§ **Given records**
========================================
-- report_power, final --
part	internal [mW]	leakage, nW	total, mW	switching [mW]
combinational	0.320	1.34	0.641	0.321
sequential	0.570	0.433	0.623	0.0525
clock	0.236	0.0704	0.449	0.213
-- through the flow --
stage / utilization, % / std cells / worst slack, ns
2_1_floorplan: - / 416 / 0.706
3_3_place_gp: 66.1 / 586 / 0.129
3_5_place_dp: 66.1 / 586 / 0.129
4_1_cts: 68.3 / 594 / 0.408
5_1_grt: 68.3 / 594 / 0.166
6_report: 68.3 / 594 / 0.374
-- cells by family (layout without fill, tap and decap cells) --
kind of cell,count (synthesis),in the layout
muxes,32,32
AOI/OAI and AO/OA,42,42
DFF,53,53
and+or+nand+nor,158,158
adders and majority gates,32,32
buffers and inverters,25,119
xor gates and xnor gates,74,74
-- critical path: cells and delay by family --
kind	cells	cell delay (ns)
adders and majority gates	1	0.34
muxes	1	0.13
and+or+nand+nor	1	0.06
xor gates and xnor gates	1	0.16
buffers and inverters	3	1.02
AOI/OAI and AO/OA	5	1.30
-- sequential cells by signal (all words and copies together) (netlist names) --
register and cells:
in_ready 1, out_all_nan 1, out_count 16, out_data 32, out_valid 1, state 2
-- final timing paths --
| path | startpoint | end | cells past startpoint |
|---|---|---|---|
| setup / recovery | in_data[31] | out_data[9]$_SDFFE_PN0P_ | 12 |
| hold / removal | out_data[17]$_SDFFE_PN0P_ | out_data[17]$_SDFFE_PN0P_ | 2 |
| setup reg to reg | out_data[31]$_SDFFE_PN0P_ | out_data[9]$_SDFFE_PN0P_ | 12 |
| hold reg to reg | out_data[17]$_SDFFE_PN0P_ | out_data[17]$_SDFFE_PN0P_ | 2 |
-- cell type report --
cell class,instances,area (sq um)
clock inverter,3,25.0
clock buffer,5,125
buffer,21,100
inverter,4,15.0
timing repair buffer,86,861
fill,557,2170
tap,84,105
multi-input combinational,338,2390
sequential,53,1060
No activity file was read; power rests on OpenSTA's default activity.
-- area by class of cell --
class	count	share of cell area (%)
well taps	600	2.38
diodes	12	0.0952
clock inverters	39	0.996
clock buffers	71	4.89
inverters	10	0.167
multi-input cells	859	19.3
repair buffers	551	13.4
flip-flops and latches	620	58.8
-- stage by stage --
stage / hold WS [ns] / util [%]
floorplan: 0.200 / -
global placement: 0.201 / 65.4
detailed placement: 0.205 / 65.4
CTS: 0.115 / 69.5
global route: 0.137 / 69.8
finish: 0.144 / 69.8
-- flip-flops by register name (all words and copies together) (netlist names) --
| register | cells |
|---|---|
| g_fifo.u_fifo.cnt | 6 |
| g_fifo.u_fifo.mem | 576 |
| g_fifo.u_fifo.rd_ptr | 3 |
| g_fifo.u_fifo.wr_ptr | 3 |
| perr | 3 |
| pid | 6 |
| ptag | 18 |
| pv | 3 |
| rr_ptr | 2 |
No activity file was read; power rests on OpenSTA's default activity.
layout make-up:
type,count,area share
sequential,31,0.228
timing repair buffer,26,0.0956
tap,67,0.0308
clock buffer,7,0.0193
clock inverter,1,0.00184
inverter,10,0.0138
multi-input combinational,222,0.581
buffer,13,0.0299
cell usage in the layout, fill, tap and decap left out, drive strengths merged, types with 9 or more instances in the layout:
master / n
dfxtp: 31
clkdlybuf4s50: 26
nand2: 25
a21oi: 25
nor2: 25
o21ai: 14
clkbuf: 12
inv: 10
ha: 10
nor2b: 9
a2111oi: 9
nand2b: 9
===== src/rtl/inst_fetch_stage.sv =====
// -----------------------------------------------------------------------------
// inst_fetch_stage
//
// Instruction-fetch stage of the pipelined LoongArch core. It generates the
// next PC, drives a synchronous-read instruction SRAM (one cycle of read
// latency), and holds one fetched instruction. That instruction is handed to
// decode over a valid/allowin handshake. A taken branch from decode redirects
// fetch in the same cycle, and the wrong-path instruction in the slot is
// discarded.
//
// Optional feature macro: FS_INST_BUF_EN
//   defined   : during a decode stall the returned instruction is captured in
//               a local buffer, and the SRAM is idle until the slot moves.
//   undefined : there is no buffer. The held PC is re-read from the SRAM on
//               every stall cycle, so the read data always matches the held PC.
//   The fs_to_ds_* behaviour seen at the ports is the same in both builds.
//
// Ports
//   clk              in   clock, all state updates on the rising edge
//   resetn           in   asynchronous active-low reset
//   ds_allowin       in   decode can accept an instruction this cycle
//   br_taken         in   single-cycle redirect pulse from decode
//   br_target [31:0] in   redirect address, used unmodified
//   fs_to_ds_valid   out  fs_to_ds_pc / fs_to_ds_inst are valid
//   fs_to_ds_pc      out  PC of the held instruction
//   fs_to_ds_inst    out  held instruction word
//   inst_sram_en     out  SRAM read enable
//   inst_sram_we     out  always 0 (fetch never writes)
//   inst_sram_addr   out  SRAM read address
//   inst_sram_wdata  out  always 0
//   inst_sram_rdata  in   data for the address presented in the previous
//                         cycle with inst_sram_en=1
// -----------------------------------------------------------------------------
module inst_fetch_stage #(
   parameter logic [31:0] RESET_PC = 32'h1c00_0000
) (
   input  logic        clk,
   input  logic        resetn,
   input  logic        ds_allowin,
   input  logic        br_taken,
   input  logic [31:0] br_target,
   output logic        fs_to_ds_valid,
   output logic [31:0] fs_to_ds_pc,
   output logic [31:0] fs_to_ds_inst,
   output logic        inst_sram_en,
   output logic        inst_sram_we,
   output logic [31:0] inst_sram_addr,
   output logic [31:0] inst_sram_wdata,
   input  logic [31:0] inst_sram_rdata
);

   logic        pfs_valid;
   logic        fs_valid;
   logic [31:0] fs_pc;
   logic [31:0] seq_pc;
   logic [31:0] nextpc;
   logic        fs_allowin;
   logic        issue;
   logic        stall;
   logic        buf_valid;
   logic [31:0] inst_buf;

   // A sequential PC wraps modulo 2^32, so ffff_fffc is followed by 0.
   assign seq_pc     = fs_pc + 32'd4;
   assign nextpc     = br_taken ? br_target : seq_pc;

   // A flush frees the slot even while decode is stalled.
   assign fs_allowin = !fs_valid || ds_allowin || br_taken;
   assign stall      = fs_valid && !ds_allowin && !br_taken;
   assign issue      = pfs_valid && fs_allowin;

   assign fs_to_ds_valid  = fs_valid && !br_taken;
   assign fs_to_ds_pc     = fs_pc;
   assign fs_to_ds_inst   = buf_valid ? inst_buf : inst_sram_rdata;
   assign inst_sram_we    = 1'b0;
   assign inst_sram_wdata = 32'h0000_0000;

   // --- pre-fetch / fetch slot state ---
   // pfs_valid is set on the first edge after reset and then stays set. It
   // delays the first issue by one cycle, so the first hand-over of RESET_PC
   // comes two edges after resetn rises.
   always_ff @(posedge clk or negedge resetn) begin
      if (!resetn) begin
         pfs_valid <= 1'b0;
         fs_valid  <= 1'b0;
         fs_pc     <= RESET_PC - 32'd4;
      end else begin
         pfs_valid <= 1'b1;
         if (issue) begin
            fs_pc    <= nextpc;
            fs_valid <= 1'b1;
         end else if (fs_allowin) begin
            // The slot empties with no refill. This happens only before
            // pfs_valid is set.
            fs_valid <= 1'b0;
         end
      end
   end

`ifdef FS_INST_BUF_EN
   // --- stall capture buffer ---
   // On the first stall cycle the SRAM still returns the held instruction.
   // It is captured here, and the SRAM is idle for the rest of the stall.
   always_ff @(posedge clk or negedge resetn) begin
      if (!resetn) begin
         buf_valid <= 1'b0;
         inst_buf  <= 32'h0000_0000;
      end else if (fs_allowin) begin
         buf_valid <= 1'b0;
      end else if (stall && !buf_valid) begin
         inst_buf  <= inst_sram_rdata;
         buf_valid <= 1'b1;
      end
   end

   assign inst_sram_en   = issue;
   assign inst_sram_addr = nextpc;
`else
   assign buf_valid = 1'b0;
   assign inst_buf  = 32'h0000_0000;

   // While stalled, the held PC is re-read so that rdata stays on it.
   assign inst_sram_en   = issue || stall;
   assign inst_sram_addr = stall ? fs_pc : nextpc;
`endif

endmodule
========================================
§ **Task objective**
Scan the records above. Return every line with "inverters" in it.

§ **Solution to this exercise**
buffers and inverters,25,119
buffers and inverters	3	1.02
clock inverters	39	0.996
inverters	10	0.167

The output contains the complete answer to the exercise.